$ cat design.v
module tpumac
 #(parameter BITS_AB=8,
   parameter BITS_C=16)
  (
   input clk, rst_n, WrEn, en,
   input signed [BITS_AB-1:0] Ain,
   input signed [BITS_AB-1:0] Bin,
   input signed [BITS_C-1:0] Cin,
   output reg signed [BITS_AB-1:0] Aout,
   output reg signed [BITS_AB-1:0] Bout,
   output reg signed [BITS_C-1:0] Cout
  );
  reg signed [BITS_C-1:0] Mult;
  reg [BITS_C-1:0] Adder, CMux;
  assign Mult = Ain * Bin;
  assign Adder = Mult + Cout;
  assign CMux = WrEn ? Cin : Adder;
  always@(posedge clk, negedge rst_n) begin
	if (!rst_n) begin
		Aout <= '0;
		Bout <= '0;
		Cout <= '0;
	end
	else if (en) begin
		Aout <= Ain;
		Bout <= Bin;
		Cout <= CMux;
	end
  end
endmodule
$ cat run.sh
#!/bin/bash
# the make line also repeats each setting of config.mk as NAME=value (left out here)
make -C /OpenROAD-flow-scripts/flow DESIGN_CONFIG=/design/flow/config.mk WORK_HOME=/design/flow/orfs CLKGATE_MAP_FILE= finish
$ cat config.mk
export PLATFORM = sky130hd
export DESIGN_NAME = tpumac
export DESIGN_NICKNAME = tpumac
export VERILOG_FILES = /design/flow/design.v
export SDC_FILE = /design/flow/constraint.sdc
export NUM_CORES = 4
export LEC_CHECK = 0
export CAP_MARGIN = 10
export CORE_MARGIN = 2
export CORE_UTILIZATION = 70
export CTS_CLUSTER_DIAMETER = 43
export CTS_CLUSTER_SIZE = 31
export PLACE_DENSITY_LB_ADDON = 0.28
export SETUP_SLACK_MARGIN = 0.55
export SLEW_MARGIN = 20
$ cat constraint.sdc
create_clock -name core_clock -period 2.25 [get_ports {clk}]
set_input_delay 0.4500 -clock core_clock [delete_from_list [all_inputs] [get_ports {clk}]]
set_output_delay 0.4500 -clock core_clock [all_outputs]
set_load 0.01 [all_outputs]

----------

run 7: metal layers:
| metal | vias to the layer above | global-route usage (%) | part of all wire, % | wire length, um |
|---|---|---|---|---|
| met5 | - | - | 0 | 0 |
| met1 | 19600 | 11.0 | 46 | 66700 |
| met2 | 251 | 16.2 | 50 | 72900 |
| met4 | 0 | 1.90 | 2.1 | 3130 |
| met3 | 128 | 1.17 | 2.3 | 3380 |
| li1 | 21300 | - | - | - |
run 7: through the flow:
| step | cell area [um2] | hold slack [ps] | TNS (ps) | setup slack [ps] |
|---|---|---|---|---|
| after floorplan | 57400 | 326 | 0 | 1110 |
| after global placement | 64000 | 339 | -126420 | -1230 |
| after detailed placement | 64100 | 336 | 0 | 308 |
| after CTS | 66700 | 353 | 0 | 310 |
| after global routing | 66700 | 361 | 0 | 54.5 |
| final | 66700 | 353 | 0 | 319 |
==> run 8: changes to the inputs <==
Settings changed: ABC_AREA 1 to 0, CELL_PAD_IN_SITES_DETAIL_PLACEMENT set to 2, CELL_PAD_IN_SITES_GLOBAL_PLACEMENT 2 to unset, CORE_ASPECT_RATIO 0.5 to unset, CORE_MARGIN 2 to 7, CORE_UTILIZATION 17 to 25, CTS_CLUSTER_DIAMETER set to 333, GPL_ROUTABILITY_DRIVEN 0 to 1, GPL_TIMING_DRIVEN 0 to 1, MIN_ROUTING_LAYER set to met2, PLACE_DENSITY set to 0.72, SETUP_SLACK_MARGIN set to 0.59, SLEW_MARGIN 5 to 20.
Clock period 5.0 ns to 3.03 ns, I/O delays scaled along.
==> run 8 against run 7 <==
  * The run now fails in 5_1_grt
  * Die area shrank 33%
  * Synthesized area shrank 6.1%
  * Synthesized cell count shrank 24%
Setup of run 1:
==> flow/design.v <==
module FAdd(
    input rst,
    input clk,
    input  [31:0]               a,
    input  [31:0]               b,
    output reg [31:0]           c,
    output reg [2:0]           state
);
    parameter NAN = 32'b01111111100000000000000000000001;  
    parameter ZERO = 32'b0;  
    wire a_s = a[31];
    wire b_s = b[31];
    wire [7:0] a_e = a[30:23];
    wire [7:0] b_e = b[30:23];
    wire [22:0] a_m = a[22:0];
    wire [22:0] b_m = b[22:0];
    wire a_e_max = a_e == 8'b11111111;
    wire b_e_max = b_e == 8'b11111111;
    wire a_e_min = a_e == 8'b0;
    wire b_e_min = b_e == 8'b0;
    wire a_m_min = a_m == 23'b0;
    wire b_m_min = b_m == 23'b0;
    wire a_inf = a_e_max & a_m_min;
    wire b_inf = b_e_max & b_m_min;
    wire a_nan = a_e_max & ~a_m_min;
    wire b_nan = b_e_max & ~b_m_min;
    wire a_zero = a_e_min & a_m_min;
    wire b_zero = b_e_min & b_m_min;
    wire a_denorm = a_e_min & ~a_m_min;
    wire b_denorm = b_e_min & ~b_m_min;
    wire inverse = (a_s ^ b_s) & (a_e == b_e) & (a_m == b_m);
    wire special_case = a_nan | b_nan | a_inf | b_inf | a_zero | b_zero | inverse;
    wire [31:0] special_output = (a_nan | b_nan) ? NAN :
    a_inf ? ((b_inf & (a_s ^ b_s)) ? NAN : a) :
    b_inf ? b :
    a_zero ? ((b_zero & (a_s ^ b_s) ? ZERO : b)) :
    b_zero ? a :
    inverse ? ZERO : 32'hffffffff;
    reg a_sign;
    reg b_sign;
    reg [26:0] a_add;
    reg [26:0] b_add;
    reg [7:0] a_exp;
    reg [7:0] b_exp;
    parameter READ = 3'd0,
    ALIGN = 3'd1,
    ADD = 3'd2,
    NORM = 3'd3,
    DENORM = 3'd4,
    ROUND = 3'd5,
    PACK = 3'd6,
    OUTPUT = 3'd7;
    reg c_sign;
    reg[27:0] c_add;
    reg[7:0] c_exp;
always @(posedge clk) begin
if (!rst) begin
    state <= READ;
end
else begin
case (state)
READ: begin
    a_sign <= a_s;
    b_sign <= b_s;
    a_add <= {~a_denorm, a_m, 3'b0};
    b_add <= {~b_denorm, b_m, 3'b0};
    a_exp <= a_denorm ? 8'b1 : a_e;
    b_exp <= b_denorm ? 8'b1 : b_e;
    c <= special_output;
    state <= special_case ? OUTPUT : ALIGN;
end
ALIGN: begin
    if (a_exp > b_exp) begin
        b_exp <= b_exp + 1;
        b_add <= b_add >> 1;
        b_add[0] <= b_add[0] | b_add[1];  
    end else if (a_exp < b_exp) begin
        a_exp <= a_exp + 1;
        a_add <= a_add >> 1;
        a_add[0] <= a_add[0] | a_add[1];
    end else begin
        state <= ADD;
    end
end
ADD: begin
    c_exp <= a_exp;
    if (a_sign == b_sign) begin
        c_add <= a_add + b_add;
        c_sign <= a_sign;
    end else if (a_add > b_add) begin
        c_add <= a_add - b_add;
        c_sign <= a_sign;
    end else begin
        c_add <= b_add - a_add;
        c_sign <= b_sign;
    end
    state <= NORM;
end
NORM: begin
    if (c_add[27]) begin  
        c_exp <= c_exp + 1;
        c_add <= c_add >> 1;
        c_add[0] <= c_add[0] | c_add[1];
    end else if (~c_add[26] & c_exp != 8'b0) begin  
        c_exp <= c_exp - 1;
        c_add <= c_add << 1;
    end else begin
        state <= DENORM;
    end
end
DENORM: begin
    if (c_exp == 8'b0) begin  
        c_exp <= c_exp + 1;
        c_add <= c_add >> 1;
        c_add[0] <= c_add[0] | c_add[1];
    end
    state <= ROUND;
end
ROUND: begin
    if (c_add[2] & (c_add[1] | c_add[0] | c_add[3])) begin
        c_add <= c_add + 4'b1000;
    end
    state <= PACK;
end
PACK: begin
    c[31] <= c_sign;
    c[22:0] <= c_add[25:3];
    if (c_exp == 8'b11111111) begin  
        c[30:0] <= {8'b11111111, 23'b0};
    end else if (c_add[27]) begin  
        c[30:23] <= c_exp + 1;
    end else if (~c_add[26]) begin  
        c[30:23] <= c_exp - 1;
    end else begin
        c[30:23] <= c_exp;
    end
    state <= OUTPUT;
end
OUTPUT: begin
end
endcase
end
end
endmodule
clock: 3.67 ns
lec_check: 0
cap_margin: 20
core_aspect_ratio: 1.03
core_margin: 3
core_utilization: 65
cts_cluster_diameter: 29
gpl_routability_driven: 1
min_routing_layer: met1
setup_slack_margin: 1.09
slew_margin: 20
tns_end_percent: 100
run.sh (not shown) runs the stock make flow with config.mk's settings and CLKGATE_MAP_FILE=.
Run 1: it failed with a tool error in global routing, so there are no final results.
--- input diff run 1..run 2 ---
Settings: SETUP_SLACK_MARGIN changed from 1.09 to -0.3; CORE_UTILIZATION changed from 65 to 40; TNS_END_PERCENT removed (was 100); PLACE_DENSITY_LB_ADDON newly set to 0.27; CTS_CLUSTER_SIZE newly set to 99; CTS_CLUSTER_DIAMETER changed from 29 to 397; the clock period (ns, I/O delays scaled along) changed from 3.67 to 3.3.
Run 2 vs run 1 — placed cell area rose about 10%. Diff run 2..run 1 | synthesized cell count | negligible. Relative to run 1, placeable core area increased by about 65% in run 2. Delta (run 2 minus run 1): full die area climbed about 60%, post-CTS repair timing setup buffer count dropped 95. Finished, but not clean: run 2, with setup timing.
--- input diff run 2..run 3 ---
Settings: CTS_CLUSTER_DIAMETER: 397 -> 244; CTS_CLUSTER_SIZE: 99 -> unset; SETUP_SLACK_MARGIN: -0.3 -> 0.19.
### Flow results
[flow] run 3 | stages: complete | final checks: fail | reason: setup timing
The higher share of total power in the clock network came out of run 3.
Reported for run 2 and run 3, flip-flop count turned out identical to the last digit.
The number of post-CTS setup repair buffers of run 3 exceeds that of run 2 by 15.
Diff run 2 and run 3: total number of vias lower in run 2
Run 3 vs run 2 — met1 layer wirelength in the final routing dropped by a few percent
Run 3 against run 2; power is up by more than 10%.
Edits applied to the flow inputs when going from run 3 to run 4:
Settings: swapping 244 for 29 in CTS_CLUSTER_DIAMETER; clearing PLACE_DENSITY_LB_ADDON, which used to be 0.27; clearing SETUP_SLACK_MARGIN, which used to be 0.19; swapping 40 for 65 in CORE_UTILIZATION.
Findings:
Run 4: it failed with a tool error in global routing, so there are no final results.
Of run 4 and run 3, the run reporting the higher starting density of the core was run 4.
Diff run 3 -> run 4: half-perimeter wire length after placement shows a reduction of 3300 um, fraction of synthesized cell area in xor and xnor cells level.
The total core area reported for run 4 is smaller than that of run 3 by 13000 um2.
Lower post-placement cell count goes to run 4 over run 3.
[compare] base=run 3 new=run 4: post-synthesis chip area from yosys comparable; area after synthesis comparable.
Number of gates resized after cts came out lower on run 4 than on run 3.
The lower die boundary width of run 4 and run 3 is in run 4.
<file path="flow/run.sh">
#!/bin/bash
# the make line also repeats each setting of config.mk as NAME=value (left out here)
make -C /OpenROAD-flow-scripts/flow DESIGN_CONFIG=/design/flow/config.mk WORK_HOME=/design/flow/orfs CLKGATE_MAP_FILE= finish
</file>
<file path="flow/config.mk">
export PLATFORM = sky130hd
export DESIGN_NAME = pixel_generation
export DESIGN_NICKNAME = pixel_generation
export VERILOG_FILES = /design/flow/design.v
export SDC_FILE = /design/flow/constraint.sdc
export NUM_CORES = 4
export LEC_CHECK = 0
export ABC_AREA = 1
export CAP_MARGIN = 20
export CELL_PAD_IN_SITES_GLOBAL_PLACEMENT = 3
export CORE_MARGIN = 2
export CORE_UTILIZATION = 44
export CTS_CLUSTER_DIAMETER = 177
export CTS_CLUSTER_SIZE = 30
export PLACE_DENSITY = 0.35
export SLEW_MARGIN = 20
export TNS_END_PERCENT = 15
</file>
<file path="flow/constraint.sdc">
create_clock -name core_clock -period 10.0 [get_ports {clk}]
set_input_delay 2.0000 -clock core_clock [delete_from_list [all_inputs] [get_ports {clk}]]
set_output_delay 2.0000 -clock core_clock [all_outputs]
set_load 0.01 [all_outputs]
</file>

----------

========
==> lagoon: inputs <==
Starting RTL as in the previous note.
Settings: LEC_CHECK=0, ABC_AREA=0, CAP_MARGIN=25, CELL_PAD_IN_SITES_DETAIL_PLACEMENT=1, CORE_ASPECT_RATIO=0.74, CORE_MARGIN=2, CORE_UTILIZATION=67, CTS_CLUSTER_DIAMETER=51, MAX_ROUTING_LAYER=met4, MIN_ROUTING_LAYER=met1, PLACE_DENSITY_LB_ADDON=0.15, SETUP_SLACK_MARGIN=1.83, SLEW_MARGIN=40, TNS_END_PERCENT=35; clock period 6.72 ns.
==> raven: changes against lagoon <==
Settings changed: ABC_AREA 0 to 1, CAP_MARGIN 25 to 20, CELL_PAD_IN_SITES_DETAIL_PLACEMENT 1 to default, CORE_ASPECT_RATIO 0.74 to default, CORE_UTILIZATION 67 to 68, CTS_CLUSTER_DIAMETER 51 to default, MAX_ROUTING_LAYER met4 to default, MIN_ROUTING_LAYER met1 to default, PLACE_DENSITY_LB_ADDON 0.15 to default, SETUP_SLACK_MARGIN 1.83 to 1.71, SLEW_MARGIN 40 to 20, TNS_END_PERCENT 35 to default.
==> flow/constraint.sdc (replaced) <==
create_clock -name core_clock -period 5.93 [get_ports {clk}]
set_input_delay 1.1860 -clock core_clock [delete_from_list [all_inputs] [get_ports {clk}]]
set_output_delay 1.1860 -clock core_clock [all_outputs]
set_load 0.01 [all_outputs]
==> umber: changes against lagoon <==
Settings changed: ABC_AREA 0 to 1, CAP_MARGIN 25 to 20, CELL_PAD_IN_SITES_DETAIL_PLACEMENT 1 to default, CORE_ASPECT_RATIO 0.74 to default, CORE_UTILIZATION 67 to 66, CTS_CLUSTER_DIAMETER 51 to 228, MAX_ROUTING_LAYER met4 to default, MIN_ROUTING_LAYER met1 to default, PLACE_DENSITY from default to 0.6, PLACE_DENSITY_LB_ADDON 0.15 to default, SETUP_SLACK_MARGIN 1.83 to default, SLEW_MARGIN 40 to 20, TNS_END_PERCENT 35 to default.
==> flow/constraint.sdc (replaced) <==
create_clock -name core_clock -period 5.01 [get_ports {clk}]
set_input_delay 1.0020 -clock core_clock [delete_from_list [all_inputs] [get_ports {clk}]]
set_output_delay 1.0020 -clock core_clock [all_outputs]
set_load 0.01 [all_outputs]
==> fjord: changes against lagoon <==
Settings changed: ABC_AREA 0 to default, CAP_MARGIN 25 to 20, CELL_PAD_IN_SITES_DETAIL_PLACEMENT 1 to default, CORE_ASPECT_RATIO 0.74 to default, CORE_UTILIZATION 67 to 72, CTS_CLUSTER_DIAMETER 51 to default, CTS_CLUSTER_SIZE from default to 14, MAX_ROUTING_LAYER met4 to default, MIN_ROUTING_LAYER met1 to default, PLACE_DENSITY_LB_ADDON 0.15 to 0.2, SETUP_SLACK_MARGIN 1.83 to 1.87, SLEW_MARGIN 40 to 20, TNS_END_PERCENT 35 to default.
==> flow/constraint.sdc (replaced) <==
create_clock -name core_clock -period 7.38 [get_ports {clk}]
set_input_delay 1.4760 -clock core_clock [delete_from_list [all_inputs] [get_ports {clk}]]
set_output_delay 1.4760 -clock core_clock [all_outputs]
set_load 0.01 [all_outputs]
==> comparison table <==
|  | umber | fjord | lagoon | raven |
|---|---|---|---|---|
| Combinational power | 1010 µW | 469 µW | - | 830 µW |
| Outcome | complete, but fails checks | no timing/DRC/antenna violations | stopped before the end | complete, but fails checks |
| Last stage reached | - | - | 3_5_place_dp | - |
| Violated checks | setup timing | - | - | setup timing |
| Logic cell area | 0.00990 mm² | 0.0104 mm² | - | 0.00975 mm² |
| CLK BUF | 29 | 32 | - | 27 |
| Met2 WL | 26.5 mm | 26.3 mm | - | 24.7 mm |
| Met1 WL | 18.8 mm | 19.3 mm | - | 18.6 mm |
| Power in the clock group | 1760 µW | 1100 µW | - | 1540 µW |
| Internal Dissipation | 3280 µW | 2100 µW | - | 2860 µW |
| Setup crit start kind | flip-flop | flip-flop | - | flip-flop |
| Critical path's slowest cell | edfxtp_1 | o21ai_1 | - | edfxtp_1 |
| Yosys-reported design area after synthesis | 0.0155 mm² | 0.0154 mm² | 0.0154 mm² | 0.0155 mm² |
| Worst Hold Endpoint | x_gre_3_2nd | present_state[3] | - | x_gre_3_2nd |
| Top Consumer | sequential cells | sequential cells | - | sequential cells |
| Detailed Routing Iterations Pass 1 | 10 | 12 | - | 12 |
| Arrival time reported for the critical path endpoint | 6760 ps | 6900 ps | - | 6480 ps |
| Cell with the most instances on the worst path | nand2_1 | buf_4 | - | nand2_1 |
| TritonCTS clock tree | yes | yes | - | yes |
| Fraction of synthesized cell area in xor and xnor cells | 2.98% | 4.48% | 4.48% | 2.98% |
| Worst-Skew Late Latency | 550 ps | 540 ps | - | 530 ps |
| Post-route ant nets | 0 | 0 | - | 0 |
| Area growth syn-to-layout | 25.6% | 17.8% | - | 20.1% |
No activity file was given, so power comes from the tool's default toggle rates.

----------

Problem to work on = Above this task is a listing. Restate, word for word and with nothing added, the lines from the one with "mm² | 0.0155 mm² |" through the one with "- | 6480 ps |".

Response =
| Yosys-reported design area after synthesis | 0.0155 mm² | 0.0154 mm² | 0.0154 mm² | 0.0155 mm² |
| Worst Hold Endpoint | x_gre_3_2nd | present_state[3] | - | x_gre_3_2nd |
| Top Consumer | sequential cells | sequential cells | - | sequential cells |
| Detailed Routing Iterations Pass 1 | 10 | 12 | - | 12 |
| Arrival time reported for the critical path endpoint | 6760 ps | 6900 ps | - | 6480 ps |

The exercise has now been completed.